Stored data:
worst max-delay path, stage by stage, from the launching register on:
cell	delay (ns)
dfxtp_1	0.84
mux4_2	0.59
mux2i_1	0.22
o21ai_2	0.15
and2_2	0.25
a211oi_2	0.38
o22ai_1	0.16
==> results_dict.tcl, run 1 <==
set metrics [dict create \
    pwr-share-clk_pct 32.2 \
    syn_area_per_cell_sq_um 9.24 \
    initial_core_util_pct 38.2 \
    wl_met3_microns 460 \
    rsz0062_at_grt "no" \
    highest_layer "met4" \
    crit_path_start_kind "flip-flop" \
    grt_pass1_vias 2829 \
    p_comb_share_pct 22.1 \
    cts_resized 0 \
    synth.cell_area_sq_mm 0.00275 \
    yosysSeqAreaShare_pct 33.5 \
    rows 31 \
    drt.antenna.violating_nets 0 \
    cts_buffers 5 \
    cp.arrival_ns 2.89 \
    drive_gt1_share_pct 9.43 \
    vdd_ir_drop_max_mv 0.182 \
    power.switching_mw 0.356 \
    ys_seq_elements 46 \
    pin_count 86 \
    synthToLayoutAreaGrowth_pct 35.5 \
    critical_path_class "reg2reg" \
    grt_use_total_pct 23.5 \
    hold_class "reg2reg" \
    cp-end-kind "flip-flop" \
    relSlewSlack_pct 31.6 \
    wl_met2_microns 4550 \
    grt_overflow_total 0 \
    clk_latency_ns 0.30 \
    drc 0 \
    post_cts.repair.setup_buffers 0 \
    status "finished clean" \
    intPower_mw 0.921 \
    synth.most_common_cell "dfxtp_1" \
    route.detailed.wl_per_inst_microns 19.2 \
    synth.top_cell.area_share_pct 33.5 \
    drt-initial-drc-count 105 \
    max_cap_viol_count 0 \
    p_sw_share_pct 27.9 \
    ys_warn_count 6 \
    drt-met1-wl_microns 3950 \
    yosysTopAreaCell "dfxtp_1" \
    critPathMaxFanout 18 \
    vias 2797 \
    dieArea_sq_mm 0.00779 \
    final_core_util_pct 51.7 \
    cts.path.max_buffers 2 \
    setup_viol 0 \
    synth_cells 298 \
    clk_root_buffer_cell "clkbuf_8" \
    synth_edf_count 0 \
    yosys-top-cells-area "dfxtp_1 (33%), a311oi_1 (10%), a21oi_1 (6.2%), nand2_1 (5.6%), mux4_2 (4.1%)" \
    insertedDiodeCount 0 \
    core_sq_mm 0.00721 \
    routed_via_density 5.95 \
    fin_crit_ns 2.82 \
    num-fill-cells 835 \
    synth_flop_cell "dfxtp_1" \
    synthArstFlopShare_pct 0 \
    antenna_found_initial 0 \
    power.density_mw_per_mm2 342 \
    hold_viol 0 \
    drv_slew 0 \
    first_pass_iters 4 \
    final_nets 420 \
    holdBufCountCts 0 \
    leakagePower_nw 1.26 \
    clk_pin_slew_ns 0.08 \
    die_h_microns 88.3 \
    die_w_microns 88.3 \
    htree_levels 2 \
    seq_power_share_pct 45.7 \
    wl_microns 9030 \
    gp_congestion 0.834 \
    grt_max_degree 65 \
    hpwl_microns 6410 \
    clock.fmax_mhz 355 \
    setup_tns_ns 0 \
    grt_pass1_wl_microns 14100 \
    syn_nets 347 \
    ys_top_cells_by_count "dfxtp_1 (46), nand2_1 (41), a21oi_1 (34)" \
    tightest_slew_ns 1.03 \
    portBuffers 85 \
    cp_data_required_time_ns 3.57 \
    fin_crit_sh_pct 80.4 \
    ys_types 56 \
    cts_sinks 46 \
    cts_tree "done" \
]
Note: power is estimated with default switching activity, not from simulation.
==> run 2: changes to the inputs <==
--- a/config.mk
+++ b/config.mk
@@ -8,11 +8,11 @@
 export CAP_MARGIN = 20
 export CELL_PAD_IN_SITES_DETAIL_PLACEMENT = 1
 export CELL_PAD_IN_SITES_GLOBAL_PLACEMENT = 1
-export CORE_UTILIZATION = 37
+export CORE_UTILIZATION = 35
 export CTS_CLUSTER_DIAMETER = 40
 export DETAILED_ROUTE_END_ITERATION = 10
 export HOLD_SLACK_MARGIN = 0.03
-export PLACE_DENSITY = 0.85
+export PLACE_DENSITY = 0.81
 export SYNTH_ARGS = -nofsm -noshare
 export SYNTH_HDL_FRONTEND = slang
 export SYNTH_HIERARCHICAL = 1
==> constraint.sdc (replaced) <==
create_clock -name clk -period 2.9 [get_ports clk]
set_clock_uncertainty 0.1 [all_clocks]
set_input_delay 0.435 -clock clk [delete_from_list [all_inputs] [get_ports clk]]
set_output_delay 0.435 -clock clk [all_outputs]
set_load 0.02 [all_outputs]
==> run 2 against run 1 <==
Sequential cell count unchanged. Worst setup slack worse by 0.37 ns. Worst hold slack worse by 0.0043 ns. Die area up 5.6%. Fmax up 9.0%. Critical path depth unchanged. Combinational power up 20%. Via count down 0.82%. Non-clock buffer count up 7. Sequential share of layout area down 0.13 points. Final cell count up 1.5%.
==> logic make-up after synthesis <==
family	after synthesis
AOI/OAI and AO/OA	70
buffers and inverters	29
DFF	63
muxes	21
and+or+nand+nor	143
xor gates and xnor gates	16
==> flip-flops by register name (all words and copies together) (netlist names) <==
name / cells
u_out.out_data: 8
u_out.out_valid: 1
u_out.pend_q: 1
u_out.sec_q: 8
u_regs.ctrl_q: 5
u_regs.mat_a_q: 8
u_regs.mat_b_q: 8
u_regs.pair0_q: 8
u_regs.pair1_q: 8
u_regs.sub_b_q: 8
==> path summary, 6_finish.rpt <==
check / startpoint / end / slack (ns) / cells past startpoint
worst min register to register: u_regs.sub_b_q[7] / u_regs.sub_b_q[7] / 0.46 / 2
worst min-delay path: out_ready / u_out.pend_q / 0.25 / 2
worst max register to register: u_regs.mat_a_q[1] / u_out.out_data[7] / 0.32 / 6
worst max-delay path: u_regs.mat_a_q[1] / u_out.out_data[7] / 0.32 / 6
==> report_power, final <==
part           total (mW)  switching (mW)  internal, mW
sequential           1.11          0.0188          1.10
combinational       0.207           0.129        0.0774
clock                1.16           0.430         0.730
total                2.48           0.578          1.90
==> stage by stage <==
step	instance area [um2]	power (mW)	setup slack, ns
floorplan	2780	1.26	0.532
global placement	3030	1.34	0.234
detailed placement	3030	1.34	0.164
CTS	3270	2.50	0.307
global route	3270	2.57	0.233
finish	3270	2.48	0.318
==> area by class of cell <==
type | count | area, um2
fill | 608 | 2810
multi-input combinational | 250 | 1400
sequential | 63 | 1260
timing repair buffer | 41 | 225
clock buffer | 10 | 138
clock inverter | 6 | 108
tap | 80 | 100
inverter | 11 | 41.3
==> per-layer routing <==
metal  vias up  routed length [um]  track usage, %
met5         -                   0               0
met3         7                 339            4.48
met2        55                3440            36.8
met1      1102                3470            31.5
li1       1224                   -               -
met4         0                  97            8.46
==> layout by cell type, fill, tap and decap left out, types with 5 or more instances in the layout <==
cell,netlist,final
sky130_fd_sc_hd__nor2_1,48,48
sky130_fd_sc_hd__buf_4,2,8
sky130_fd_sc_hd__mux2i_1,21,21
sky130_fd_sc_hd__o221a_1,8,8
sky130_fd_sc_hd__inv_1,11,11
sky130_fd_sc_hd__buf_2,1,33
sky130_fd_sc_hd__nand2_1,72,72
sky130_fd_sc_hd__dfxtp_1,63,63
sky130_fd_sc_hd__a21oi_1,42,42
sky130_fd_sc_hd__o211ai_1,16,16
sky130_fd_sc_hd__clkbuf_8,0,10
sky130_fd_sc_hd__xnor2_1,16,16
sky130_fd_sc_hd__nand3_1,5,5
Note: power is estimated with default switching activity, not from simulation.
<file path="config.mk">
export PLATFORM = sky130hd
export DESIGN_NAME = prio_vec_intc
export DESIGN_NICKNAME = d
export VERILOG_FILES = /design/src/rtl/intc_pkg.sv /design/src/rtl/intc_edge_latch.sv /design/src/rtl/intc_ctl_regs.sv /design/src/rtl/intc_fsm.sv /design/src/rtl/prio_vec_intc.sv
export SDC_FILE = /design/constraint.sdc
export NUM_CORES = 1
export LEC_CHECK = 0
export BUFFER_PORTS_ARGS = -buffer_cell sky130_fd_sc_hd__buf_2
export CORE_MARGIN = 5
export CORE_UTILIZATION = 35
export CTS_BUF_LIST = sky130_fd_sc_hd__clkbuf_2 sky130_fd_sc_hd__clkbuf_4 sky130_fd_sc_hd__clkbuf_8
export DETAILED_ROUTE_END_ITERATION = 10
export GPL_TIMING_DRIVEN = 0
export PLACE_DENSITY = 0.72
export SLEW_MARGIN = 10
export SYNTH_ARGS = -nofsm -noshare
export SYNTH_HDL_FRONTEND = slang
export SYNTH_SLANG_ARGS = --single-unit
</file>
<file path="constraint.sdc">
create_clock -name clk -period 2.42 [get_ports clk]
set_input_delay 0.363 -clock clk [delete_from_list [all_inputs] [get_ports clk]]
set_output_delay 0.363 -clock clk [all_outputs]
set_load 0.03 [all_outputs]
</file>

ASSIGNED TASK.
Using the data above, repeat exactly the lines that begin at the line with "cp.arrival_ns 2.89 \" and end at the line with "insertedDiodeCount 0 \", both ends included.

ANSWER BOX.
    cp.arrival_ns 2.89 \
    drive_gt1_share_pct 9.43 \
    vdd_ir_drop_max_mv 0.182 \
    power.switching_mw 0.356 \
    ys_seq_elements 46 \
    pin_count 86 \
    synthToLayoutAreaGrowth_pct 35.5 \
    critical_path_class "reg2reg" \
    grt_use_total_pct 23.5 \
    hold_class "reg2reg" \
    cp-end-kind "flip-flop" \
    relSlewSlack_pct 31.6 \
    wl_met2_microns 4550 \
    grt_overflow_total 0 \
    clk_latency_ns 0.30 \
    drc 0 \
    post_cts.repair.setup_buffers 0 \
    status "finished clean" \
    intPower_mw 0.921 \
    synth.most_common_cell "dfxtp_1" \
    route.detailed.wl_per_inst_microns 19.2 \
    synth.top_cell.area_share_pct 33.5 \
    drt-initial-drc-count 105 \
    max_cap_viol_count 0 \
    p_sw_share_pct 27.9 \
    ys_warn_count 6 \
    drt-met1-wl_microns 3950 \
    yosysTopAreaCell "dfxtp_1" \
    critPathMaxFanout 18 \
    vias 2797 \
    dieArea_sq_mm 0.00779 \
    final_core_util_pct 51.7 \
    cts.path.max_buffers 2 \
    setup_viol 0 \
    synth_cells 298 \
    clk_root_buffer_cell "clkbuf_8" \
    synth_edf_count 0 \
    yosys-top-cells-area "dfxtp_1 (33%), a311oi_1 (10%), a21oi_1 (6.2%), nand2_1 (5.6%), mux4_2 (4.1%)" \
    insertedDiodeCount 0 \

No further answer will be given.